Stored dataset items:
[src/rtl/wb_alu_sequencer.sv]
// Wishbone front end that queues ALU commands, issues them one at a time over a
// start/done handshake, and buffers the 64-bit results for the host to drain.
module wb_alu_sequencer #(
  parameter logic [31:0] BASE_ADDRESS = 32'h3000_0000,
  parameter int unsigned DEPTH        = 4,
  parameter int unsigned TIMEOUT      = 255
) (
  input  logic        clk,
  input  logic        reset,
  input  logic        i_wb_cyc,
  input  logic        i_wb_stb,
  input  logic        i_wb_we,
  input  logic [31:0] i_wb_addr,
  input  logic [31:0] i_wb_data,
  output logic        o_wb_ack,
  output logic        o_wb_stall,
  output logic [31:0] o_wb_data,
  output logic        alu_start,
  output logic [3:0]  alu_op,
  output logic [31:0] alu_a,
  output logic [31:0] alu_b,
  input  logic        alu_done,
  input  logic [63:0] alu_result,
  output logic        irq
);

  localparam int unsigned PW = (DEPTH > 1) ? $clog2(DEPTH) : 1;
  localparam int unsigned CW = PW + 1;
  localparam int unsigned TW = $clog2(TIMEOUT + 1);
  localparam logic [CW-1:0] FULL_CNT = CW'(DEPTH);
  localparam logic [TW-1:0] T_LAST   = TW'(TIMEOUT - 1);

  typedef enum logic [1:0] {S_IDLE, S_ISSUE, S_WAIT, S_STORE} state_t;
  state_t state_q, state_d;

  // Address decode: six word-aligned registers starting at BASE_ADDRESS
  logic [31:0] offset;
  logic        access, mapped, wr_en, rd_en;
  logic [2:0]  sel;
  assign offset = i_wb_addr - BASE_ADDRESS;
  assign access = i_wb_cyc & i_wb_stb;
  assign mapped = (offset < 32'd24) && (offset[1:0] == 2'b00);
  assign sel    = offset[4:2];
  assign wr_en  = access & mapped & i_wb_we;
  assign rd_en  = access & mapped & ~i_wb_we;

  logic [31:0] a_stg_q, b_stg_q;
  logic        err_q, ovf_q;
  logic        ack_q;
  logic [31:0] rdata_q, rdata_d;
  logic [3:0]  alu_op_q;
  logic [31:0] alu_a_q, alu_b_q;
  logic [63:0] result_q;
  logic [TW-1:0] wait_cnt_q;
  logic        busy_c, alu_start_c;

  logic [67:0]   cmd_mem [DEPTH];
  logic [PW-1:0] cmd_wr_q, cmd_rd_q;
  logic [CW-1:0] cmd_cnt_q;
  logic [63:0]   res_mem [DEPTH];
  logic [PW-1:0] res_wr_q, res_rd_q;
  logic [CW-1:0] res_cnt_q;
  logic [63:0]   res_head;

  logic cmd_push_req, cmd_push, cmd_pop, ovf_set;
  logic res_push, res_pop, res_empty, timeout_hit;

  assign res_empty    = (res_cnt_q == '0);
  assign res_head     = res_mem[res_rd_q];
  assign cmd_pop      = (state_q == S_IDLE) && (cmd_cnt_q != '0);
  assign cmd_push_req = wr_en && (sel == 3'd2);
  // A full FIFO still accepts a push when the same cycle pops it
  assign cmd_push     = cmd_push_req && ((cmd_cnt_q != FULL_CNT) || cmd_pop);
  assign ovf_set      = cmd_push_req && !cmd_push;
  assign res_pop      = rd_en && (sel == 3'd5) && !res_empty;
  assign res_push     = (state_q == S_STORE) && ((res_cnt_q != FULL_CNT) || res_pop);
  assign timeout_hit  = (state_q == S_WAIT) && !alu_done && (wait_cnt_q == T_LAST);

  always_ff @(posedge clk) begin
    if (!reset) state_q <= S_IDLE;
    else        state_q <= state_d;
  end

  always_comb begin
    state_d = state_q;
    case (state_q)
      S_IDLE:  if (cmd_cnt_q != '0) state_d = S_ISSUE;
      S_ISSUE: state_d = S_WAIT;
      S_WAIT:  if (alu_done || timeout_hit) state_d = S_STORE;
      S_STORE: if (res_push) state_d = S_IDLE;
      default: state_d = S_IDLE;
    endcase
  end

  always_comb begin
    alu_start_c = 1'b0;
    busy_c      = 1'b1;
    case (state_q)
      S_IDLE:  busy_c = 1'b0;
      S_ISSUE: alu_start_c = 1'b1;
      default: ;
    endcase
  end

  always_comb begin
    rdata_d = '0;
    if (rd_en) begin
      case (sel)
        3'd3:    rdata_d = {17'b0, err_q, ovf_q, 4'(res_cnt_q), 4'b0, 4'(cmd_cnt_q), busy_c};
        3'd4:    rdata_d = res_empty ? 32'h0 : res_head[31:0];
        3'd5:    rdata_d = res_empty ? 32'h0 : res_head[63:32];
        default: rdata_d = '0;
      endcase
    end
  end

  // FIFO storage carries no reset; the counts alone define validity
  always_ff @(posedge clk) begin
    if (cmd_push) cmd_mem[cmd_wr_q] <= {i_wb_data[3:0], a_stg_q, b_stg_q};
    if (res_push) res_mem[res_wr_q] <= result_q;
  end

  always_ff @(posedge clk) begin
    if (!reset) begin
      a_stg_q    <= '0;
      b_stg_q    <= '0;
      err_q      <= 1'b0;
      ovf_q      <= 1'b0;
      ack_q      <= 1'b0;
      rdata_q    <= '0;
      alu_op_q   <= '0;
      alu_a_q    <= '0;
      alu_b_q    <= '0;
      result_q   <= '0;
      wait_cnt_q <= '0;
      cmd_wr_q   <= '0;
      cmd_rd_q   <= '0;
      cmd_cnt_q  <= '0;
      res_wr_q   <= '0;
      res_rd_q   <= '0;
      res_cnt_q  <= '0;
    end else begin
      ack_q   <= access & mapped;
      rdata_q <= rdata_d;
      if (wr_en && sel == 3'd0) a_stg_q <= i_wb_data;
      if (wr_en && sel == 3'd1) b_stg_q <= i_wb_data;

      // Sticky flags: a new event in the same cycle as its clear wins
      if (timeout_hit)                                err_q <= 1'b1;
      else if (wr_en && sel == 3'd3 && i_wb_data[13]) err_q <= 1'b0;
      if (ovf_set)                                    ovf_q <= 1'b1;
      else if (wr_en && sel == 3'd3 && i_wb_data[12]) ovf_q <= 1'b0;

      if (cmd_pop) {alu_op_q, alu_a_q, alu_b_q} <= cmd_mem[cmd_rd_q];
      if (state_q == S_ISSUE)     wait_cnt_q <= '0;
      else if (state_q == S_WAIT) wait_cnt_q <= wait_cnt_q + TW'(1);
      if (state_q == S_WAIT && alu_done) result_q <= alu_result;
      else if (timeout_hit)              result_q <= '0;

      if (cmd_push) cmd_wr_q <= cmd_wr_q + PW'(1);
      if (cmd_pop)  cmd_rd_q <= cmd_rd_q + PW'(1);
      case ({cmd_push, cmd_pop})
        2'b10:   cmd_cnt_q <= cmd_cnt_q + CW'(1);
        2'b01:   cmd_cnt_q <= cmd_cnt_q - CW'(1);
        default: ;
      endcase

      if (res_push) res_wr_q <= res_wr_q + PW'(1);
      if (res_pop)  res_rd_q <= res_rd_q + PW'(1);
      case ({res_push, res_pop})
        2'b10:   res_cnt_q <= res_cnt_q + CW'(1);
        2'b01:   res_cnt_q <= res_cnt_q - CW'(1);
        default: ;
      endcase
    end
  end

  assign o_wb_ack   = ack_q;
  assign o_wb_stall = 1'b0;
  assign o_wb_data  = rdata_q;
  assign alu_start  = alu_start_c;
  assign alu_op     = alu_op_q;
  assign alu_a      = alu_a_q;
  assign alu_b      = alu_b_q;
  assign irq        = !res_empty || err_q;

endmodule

# TASK DESCRIPTION
A verbatim copy of all the records is required. Write it out in full.

# ANSWER SPACE
[src/rtl/wb_alu_sequencer.sv]
// Wishbone front end that queues ALU commands, issues them one at a time over a
// start/done handshake, and buffers the 64-bit results for the host to drain.
module wb_alu_sequencer #(
  parameter logic [31:0] BASE_ADDRESS = 32'h3000_0000,
  parameter int unsigned DEPTH        = 4,
  parameter int unsigned TIMEOUT      = 255
) (
  input  logic        clk,
  input  logic        reset,
  input  logic        i_wb_cyc,
  input  logic        i_wb_stb,
  input  logic        i_wb_we,
  input  logic [31:0] i_wb_addr,
  input  logic [31:0] i_wb_data,
  output logic        o_wb_ack,
  output logic        o_wb_stall,
  output logic [31:0] o_wb_data,
  output logic        alu_start,
  output logic [3:0]  alu_op,
  output logic [31:0] alu_a,
  output logic [31:0] alu_b,
  input  logic        alu_done,
  input  logic [63:0] alu_result,
  output logic        irq
);

  localparam int unsigned PW = (DEPTH > 1) ? $clog2(DEPTH) : 1;
  localparam int unsigned CW = PW + 1;
  localparam int unsigned TW = $clog2(TIMEOUT + 1);
  localparam logic [CW-1:0] FULL_CNT = CW'(DEPTH);
  localparam logic [TW-1:0] T_LAST   = TW'(TIMEOUT - 1);

  typedef enum logic [1:0] {S_IDLE, S_ISSUE, S_WAIT, S_STORE} state_t;
  state_t state_q, state_d;

  // Address decode: six word-aligned registers starting at BASE_ADDRESS
  logic [31:0] offset;
  logic        access, mapped, wr_en, rd_en;
  logic [2:0]  sel;
  assign offset = i_wb_addr - BASE_ADDRESS;
  assign access = i_wb_cyc & i_wb_stb;
  assign mapped = (offset < 32'd24) && (offset[1:0] == 2'b00);
  assign sel    = offset[4:2];
  assign wr_en  = access & mapped & i_wb_we;
  assign rd_en  = access & mapped & ~i_wb_we;

  logic [31:0] a_stg_q, b_stg_q;
  logic        err_q, ovf_q;
  logic        ack_q;
  logic [31:0] rdata_q, rdata_d;
  logic [3:0]  alu_op_q;
  logic [31:0] alu_a_q, alu_b_q;
  logic [63:0] result_q;
  logic [TW-1:0] wait_cnt_q;
  logic        busy_c, alu_start_c;

  logic [67:0]   cmd_mem [DEPTH];
  logic [PW-1:0] cmd_wr_q, cmd_rd_q;
  logic [CW-1:0] cmd_cnt_q;
  logic [63:0]   res_mem [DEPTH];
  logic [PW-1:0] res_wr_q, res_rd_q;
  logic [CW-1:0] res_cnt_q;
  logic [63:0]   res_head;

  logic cmd_push_req, cmd_push, cmd_pop, ovf_set;
  logic res_push, res_pop, res_empty, timeout_hit;

  assign res_empty    = (res_cnt_q == '0);
  assign res_head     = res_mem[res_rd_q];
  assign cmd_pop      = (state_q == S_IDLE) && (cmd_cnt_q != '0);
  assign cmd_push_req = wr_en && (sel == 3'd2);
  // A full FIFO still accepts a push when the same cycle pops it
  assign cmd_push     = cmd_push_req && ((cmd_cnt_q != FULL_CNT) || cmd_pop);
  assign ovf_set      = cmd_push_req && !cmd_push;
  assign res_pop      = rd_en && (sel == 3'd5) && !res_empty;
  assign res_push     = (state_q == S_STORE) && ((res_cnt_q != FULL_CNT) || res_pop);
  assign timeout_hit  = (state_q == S_WAIT) && !alu_done && (wait_cnt_q == T_LAST);

  always_ff @(posedge clk) begin
    if (!reset) state_q <= S_IDLE;
    else        state_q <= state_d;
  end

  always_comb begin
    state_d = state_q;
    case (state_q)
      S_IDLE:  if (cmd_cnt_q != '0) state_d = S_ISSUE;
      S_ISSUE: state_d = S_WAIT;
      S_WAIT:  if (alu_done || timeout_hit) state_d = S_STORE;
      S_STORE: if (res_push) state_d = S_IDLE;
      default: state_d = S_IDLE;
    endcase
  end

  always_comb begin
    alu_start_c = 1'b0;
    busy_c      = 1'b1;
    case (state_q)
      S_IDLE:  busy_c = 1'b0;
      S_ISSUE: alu_start_c = 1'b1;
      default: ;
    endcase
  end

  always_comb begin
    rdata_d = '0;
    if (rd_en) begin
      case (sel)
        3'd3:    rdata_d = {17'b0, err_q, ovf_q, 4'(res_cnt_q), 4'b0, 4'(cmd_cnt_q), busy_c};
        3'd4:    rdata_d = res_empty ? 32'h0 : res_head[31:0];
        3'd5:    rdata_d = res_empty ? 32'h0 : res_head[63:32];
        default: rdata_d = '0;
      endcase
    end
  end

  // FIFO storage carries no reset; the counts alone define validity
  always_ff @(posedge clk) begin
    if (cmd_push) cmd_mem[cmd_wr_q] <= {i_wb_data[3:0], a_stg_q, b_stg_q};
    if (res_push) res_mem[res_wr_q] <= result_q;
  end

  always_ff @(posedge clk) begin
    if (!reset) begin
      a_stg_q    <= '0;
      b_stg_q    <= '0;
      err_q      <= 1'b0;
      ovf_q      <= 1'b0;
      ack_q      <= 1'b0;
      rdata_q    <= '0;
      alu_op_q   <= '0;
      alu_a_q    <= '0;
      alu_b_q    <= '0;
      result_q   <= '0;
      wait_cnt_q <= '0;
      cmd_wr_q   <= '0;
      cmd_rd_q   <= '0;
      cmd_cnt_q  <= '0;
      res_wr_q   <= '0;
      res_rd_q   <= '0;
      res_cnt_q  <= '0;
    end else begin
      ack_q   <= access & mapped;
      rdata_q <= rdata_d;
      if (wr_en && sel == 3'd0) a_stg_q <= i_wb_data;
      if (wr_en && sel == 3'd1) b_stg_q <= i_wb_data;

      // Sticky flags: a new event in the same cycle as its clear wins
      if (timeout_hit)                                err_q <= 1'b1;
      else if (wr_en && sel == 3'd3 && i_wb_data[13]) err_q <= 1'b0;
      if (ovf_set)                                    ovf_q <= 1'b1;
      else if (wr_en && sel == 3'd3 && i_wb_data[12]) ovf_q <= 1'b0;

      if (cmd_pop) {alu_op_q, alu_a_q, alu_b_q} <= cmd_mem[cmd_rd_q];
      if (state_q == S_ISSUE)     wait_cnt_q <= '0;
      else if (state_q == S_WAIT) wait_cnt_q <= wait_cnt_q + TW'(1);
      if (state_q == S_WAIT && alu_done) result_q <= alu_result;
      else if (timeout_hit)              result_q <= '0;

      if (cmd_push) cmd_wr_q <= cmd_wr_q + PW'(1);
      if (cmd_pop)  cmd_rd_q <= cmd_rd_q + PW'(1);
      case ({cmd_push, cmd_pop})
        2'b10:   cmd_cnt_q <= cmd_cnt_q + CW'(1);
        2'b01:   cmd_cnt_q <= cmd_cnt_q - CW'(1);
        default: ;
      endcase

      if (res_push) res_wr_q <= res_wr_q + PW'(1);
      if (res_pop)  res_rd_q <= res_rd_q + PW'(1);
      case ({res_push, res_pop})
        2'b10:   res_cnt_q <= res_cnt_q + CW'(1);
        2'b01:   res_cnt_q <= res_cnt_q - CW'(1);
        default: ;
      endcase
    end
  end

  assign o_wb_ack   = ack_q;
  assign o_wb_stall = 1'b0;
  assign o_wb_data  = rdata_q;
  assign alu_start  = alu_start_c;
  assign alu_op     = alu_op_q;
  assign alu_a      = alu_a_q;
  assign alu_b      = alu_b_q;
  assign irq        = !res_empty || err_q;

endmodule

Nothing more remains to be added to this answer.